START Supplied entries
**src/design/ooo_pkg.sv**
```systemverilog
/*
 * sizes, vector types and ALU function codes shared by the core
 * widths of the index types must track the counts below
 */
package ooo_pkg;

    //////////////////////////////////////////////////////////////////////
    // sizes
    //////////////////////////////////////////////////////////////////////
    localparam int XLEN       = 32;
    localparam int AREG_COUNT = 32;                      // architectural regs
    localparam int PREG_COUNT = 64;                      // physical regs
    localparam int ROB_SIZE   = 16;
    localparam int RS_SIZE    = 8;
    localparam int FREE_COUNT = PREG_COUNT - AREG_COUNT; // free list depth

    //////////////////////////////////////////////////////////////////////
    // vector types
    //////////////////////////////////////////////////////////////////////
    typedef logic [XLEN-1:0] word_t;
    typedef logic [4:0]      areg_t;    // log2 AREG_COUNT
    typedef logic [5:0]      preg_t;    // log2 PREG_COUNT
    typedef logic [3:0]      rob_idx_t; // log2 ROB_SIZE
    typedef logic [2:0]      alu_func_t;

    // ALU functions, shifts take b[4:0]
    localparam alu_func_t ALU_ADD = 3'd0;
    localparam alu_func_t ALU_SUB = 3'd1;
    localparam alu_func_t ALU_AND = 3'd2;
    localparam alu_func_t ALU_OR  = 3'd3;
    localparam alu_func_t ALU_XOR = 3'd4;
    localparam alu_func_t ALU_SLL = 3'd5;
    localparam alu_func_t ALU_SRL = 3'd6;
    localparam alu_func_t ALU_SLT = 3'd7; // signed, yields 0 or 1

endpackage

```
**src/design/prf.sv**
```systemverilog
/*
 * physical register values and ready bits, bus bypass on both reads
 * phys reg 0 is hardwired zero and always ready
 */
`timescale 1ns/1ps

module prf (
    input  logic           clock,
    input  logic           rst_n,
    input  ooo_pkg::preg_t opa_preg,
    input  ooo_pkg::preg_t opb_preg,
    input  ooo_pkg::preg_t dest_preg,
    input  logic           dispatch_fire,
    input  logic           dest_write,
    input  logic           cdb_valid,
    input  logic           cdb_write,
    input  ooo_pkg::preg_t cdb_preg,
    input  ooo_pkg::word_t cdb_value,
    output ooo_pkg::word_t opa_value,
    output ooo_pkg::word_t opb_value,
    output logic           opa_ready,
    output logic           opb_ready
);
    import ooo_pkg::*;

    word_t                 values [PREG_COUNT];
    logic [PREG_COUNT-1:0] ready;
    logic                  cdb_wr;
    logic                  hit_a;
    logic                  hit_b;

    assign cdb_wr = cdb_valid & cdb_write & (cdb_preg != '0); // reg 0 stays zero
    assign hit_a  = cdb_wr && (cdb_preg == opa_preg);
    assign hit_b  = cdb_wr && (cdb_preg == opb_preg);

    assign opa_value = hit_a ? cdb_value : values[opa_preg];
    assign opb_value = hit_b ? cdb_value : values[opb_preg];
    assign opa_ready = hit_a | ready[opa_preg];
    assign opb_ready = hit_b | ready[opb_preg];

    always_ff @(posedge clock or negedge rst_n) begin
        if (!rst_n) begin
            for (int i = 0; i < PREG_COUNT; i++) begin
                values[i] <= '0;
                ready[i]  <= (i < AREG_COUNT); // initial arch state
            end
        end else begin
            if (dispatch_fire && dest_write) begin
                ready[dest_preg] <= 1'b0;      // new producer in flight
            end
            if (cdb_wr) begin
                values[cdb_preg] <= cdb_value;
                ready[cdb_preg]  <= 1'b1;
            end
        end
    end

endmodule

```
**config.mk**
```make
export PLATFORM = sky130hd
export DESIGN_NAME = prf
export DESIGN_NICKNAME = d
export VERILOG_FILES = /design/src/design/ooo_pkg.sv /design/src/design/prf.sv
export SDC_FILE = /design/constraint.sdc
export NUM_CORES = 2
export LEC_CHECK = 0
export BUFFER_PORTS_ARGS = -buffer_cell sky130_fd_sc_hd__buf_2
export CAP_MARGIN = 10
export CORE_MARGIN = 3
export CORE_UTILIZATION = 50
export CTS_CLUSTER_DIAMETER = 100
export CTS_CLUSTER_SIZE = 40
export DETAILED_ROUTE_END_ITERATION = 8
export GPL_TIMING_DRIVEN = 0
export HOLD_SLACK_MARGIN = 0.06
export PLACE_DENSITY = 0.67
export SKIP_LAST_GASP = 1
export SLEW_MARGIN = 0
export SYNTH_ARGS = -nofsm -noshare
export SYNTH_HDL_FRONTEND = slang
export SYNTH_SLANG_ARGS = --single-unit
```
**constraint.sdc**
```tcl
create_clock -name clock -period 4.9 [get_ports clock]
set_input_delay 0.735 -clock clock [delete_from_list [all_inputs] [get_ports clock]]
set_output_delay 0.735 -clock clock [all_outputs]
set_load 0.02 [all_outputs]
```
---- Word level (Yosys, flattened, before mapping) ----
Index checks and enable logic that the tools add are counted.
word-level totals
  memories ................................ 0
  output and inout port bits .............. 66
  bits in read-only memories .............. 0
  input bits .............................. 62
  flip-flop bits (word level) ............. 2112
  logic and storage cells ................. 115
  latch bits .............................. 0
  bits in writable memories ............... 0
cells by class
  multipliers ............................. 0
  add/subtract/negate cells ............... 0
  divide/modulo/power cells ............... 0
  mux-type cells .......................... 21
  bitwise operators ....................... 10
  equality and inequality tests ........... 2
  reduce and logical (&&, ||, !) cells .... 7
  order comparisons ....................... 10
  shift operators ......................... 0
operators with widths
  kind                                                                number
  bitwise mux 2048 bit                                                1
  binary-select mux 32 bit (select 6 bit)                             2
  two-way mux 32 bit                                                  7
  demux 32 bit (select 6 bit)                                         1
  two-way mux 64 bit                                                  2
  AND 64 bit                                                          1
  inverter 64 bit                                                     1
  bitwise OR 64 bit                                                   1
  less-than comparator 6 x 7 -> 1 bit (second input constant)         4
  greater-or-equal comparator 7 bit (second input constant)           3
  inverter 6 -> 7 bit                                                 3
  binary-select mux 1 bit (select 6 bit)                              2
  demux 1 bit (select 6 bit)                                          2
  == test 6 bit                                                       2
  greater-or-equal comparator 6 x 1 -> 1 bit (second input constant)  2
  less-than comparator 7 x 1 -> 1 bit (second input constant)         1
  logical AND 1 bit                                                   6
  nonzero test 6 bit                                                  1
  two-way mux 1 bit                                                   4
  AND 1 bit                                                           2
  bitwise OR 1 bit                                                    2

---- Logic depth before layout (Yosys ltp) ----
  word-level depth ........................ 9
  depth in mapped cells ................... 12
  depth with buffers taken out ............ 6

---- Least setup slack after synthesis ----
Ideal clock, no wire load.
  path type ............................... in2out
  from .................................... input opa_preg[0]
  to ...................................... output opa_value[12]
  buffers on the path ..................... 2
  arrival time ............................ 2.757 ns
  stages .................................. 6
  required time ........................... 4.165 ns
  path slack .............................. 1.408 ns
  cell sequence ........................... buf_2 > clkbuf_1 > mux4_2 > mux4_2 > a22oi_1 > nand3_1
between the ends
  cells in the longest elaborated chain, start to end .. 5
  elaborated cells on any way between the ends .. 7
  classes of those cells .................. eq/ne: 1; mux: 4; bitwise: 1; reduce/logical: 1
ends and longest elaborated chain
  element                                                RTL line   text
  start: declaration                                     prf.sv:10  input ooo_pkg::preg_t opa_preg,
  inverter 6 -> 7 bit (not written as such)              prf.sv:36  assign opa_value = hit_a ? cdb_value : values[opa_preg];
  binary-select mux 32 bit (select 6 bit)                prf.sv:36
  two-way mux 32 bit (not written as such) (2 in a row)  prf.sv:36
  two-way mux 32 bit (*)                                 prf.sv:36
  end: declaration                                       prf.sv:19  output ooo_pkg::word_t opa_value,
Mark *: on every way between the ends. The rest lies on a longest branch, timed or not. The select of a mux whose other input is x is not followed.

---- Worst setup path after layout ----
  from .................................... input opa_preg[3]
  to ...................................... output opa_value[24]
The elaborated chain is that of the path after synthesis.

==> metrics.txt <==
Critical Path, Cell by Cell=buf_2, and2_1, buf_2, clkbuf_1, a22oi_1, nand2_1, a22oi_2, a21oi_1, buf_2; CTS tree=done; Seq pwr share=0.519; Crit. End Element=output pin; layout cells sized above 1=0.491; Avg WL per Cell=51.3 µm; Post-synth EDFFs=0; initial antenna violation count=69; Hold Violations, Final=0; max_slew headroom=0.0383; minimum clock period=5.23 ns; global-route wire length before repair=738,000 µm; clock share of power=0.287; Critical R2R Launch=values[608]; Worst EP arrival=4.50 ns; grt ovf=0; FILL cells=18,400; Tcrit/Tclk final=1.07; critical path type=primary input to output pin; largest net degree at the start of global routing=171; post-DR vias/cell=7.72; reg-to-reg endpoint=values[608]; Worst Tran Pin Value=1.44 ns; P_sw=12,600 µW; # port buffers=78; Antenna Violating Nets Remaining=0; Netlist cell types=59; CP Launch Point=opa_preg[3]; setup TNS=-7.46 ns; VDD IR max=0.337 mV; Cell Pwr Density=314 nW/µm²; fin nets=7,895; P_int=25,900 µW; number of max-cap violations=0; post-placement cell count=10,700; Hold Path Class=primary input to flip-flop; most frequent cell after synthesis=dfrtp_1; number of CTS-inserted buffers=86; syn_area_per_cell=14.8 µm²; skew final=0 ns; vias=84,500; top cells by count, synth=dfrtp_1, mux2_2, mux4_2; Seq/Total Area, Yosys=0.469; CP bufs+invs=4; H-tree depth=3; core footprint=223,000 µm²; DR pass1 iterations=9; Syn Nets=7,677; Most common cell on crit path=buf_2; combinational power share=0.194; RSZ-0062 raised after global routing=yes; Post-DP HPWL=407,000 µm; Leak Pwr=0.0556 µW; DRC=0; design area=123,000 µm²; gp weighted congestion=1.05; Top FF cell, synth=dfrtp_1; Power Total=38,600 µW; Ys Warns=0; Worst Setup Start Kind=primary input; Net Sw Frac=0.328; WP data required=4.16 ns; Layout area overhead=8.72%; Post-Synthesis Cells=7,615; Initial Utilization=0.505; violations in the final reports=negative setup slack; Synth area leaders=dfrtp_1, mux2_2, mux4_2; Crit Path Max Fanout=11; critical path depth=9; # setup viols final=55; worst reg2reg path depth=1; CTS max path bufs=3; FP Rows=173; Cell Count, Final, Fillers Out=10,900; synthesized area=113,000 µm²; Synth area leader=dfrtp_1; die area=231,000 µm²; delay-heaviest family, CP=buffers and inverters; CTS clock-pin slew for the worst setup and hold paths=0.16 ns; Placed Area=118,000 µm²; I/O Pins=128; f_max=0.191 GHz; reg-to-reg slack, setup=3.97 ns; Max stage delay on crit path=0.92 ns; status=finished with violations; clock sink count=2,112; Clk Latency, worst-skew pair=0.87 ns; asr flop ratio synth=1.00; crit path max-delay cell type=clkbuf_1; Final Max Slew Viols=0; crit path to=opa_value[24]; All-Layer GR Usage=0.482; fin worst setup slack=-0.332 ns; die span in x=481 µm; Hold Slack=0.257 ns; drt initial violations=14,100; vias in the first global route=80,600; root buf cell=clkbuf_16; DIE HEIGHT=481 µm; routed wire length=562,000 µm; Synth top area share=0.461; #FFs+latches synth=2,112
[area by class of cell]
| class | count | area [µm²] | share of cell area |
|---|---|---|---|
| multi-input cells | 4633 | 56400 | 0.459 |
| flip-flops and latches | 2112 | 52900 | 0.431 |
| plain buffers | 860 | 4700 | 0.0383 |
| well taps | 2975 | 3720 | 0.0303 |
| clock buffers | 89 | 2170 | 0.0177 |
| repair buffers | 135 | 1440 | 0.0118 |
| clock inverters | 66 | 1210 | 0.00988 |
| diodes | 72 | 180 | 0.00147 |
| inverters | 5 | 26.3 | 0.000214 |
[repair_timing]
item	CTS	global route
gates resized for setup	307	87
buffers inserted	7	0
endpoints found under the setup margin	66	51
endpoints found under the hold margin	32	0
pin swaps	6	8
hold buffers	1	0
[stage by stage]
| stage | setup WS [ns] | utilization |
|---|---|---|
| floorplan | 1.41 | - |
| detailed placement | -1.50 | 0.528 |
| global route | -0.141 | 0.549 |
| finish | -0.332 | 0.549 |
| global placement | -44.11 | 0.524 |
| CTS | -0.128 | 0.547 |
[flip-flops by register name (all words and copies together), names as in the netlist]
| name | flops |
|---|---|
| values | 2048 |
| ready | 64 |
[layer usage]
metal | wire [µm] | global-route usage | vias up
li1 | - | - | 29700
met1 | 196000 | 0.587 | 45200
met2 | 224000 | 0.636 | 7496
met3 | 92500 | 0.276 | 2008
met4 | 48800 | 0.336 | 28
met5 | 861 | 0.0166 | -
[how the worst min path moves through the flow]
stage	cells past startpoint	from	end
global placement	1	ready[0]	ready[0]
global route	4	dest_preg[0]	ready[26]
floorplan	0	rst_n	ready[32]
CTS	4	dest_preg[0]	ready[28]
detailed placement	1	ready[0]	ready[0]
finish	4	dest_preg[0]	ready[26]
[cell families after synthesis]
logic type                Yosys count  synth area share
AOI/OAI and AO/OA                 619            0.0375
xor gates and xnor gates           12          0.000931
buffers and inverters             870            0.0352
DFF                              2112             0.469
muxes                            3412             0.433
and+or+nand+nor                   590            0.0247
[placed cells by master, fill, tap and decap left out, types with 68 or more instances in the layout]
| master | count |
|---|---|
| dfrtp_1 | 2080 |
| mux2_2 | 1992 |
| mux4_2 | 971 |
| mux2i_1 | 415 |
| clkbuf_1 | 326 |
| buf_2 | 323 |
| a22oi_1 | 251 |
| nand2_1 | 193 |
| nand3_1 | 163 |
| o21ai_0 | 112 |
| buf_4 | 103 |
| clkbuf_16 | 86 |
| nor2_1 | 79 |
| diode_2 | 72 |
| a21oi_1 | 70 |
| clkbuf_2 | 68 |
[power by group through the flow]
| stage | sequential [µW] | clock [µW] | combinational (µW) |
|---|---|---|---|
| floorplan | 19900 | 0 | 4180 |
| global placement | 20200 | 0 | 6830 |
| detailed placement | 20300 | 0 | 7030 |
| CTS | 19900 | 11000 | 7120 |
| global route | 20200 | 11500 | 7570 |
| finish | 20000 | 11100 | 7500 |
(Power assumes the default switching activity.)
END Supplied entries
START Supplied entries
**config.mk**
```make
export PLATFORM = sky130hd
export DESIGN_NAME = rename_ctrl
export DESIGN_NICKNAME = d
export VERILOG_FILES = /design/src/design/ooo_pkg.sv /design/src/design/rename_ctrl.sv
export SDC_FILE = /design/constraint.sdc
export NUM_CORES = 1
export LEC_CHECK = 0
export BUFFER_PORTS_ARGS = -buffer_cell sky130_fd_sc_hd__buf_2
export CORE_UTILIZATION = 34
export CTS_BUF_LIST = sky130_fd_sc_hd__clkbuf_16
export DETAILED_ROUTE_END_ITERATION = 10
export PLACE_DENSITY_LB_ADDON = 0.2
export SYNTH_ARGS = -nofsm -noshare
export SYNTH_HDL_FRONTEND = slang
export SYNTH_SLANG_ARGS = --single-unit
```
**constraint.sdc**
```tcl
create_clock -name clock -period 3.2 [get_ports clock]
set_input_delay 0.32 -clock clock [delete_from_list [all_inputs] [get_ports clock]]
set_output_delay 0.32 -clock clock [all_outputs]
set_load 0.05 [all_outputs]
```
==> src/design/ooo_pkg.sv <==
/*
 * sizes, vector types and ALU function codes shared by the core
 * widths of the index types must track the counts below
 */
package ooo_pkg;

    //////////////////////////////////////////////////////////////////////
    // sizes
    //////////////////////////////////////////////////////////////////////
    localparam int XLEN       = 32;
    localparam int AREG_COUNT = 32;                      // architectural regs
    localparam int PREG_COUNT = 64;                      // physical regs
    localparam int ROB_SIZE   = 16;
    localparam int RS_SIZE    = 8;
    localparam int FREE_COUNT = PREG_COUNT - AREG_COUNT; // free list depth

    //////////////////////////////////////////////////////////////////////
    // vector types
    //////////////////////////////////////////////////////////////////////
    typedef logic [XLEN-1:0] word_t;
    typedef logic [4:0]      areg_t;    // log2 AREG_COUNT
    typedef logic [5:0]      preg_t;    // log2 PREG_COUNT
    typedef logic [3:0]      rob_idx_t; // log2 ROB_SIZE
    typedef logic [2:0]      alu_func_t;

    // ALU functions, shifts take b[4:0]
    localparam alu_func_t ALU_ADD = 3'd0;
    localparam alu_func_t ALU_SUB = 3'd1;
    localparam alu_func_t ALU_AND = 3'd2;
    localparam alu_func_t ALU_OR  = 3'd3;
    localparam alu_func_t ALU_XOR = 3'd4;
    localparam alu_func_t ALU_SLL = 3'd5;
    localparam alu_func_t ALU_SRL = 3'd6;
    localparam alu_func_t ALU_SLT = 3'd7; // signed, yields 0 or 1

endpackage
END Supplied entries
§ **Your goal**
Over the whole of the material above, count the lines that contain the word "bitwise"; give only the number.

§ **Exercise output**
5